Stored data

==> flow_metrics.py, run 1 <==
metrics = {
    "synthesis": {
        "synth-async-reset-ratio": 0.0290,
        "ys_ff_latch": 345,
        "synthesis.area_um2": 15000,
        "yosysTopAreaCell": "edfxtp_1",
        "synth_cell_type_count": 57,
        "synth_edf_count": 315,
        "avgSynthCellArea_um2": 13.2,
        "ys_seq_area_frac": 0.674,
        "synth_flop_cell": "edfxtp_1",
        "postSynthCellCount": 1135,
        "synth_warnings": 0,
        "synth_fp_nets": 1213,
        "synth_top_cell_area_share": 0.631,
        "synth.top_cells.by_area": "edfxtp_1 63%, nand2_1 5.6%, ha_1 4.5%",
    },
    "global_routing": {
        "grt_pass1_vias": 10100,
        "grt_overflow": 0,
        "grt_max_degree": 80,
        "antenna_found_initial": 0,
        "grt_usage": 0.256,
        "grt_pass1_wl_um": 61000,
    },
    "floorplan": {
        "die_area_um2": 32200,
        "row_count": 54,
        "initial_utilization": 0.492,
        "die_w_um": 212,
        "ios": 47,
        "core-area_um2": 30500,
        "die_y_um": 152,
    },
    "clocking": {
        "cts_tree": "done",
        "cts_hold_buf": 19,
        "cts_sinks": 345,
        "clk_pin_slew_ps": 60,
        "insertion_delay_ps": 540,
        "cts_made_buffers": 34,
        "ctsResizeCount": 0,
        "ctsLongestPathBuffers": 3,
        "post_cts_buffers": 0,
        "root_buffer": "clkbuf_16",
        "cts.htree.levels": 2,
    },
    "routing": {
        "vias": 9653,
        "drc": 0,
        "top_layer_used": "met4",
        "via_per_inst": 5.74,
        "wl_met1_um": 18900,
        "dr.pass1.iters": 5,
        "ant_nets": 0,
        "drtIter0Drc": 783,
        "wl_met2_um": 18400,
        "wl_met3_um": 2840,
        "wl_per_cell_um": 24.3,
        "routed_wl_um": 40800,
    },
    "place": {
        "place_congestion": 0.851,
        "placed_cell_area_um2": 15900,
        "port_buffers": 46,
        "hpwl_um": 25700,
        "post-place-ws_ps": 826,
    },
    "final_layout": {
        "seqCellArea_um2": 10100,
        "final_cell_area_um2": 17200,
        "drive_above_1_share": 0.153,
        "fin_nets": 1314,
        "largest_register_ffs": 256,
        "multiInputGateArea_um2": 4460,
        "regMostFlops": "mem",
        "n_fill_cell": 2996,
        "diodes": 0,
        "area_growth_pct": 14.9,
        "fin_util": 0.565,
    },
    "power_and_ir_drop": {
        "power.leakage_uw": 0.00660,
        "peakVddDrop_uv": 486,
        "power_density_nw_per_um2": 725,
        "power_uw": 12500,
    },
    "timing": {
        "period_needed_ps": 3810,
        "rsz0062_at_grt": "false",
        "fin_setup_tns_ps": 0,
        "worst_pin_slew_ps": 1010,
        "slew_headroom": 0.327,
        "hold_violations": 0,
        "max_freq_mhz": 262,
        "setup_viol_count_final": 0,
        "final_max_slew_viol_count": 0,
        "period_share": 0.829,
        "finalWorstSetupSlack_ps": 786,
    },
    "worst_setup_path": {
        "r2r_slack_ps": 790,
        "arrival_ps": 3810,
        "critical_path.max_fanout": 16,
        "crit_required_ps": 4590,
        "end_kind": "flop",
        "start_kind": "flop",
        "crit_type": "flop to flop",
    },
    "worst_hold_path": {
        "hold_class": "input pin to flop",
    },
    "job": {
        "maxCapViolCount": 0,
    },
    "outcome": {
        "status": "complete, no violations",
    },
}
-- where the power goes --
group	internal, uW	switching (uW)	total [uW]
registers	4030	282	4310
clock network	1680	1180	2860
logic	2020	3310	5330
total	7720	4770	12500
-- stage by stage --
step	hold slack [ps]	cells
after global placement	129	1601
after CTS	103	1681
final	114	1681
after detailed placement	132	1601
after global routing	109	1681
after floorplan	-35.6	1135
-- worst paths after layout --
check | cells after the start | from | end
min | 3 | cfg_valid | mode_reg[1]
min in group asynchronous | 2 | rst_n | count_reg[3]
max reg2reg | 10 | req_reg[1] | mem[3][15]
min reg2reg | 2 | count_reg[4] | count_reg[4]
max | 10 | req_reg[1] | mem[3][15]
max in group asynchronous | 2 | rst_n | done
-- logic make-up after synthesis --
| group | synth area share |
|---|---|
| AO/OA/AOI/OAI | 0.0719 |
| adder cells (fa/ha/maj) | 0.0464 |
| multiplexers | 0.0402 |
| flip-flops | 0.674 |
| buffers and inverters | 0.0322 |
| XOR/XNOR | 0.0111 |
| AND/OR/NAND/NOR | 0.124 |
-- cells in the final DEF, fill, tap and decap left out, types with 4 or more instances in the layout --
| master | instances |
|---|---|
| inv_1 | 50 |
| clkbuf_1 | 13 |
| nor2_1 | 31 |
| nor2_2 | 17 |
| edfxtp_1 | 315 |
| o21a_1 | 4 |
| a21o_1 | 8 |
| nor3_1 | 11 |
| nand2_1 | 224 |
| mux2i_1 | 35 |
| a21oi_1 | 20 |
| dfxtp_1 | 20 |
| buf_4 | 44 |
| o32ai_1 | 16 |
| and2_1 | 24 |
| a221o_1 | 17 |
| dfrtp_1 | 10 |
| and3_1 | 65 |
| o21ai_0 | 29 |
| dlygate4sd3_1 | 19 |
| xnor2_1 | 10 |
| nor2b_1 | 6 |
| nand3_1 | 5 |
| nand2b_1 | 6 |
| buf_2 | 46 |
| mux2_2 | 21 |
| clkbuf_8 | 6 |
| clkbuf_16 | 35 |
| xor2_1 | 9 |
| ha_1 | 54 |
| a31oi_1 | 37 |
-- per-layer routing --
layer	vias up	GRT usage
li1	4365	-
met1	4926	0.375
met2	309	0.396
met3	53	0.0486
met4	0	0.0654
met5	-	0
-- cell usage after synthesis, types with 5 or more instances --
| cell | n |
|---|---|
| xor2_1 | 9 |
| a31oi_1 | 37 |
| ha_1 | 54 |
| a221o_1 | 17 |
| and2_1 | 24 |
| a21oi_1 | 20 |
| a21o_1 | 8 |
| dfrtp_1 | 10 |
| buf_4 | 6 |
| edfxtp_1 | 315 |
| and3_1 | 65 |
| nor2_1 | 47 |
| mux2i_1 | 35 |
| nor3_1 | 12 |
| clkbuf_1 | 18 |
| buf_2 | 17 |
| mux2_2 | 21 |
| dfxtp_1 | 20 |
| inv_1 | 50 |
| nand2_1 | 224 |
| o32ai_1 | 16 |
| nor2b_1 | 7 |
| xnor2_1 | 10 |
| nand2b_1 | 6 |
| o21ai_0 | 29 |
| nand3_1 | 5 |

* * *

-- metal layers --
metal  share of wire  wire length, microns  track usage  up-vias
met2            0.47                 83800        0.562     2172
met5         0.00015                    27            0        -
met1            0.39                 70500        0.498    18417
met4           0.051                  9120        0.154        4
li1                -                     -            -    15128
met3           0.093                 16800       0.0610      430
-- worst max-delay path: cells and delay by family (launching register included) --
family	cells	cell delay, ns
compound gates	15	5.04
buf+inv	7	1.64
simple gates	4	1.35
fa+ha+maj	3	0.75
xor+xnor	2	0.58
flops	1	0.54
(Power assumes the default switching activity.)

* * *

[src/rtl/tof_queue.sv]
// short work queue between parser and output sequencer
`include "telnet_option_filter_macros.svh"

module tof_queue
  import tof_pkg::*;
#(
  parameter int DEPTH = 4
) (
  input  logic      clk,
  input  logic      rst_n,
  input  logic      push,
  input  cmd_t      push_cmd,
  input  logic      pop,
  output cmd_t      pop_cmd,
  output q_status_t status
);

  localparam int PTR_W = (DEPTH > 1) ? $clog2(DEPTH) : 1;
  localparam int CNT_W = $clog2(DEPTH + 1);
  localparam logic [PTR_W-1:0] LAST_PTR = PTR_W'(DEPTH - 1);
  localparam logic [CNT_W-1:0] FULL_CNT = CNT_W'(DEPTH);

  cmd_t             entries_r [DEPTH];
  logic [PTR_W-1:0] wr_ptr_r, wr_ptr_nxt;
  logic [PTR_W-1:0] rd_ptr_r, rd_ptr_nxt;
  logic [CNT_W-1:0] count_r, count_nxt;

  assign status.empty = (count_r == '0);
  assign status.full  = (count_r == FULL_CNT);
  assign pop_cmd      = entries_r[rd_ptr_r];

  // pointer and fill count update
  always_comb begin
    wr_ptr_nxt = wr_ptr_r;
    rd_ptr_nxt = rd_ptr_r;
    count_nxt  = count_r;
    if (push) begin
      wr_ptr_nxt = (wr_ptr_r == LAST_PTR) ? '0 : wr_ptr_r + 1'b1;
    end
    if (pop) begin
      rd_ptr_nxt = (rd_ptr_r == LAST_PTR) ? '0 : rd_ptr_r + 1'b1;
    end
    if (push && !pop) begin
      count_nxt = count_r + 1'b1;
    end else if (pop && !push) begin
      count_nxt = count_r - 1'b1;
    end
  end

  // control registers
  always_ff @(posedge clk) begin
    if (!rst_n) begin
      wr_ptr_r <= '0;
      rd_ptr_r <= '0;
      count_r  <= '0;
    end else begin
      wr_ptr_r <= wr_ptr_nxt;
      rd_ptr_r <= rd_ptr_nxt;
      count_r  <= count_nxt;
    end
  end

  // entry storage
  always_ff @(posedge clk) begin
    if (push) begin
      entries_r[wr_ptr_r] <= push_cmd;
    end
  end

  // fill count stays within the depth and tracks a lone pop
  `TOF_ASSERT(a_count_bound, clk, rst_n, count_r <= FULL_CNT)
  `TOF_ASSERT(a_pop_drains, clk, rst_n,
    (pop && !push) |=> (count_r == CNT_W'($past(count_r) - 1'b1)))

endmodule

§ **Work to be completed**
Search the entries above for the word "metal" and copy each line where it appears.

§ **Task result**
-- metal layers --
metal  share of wire  wire length, microns  track usage  up-vias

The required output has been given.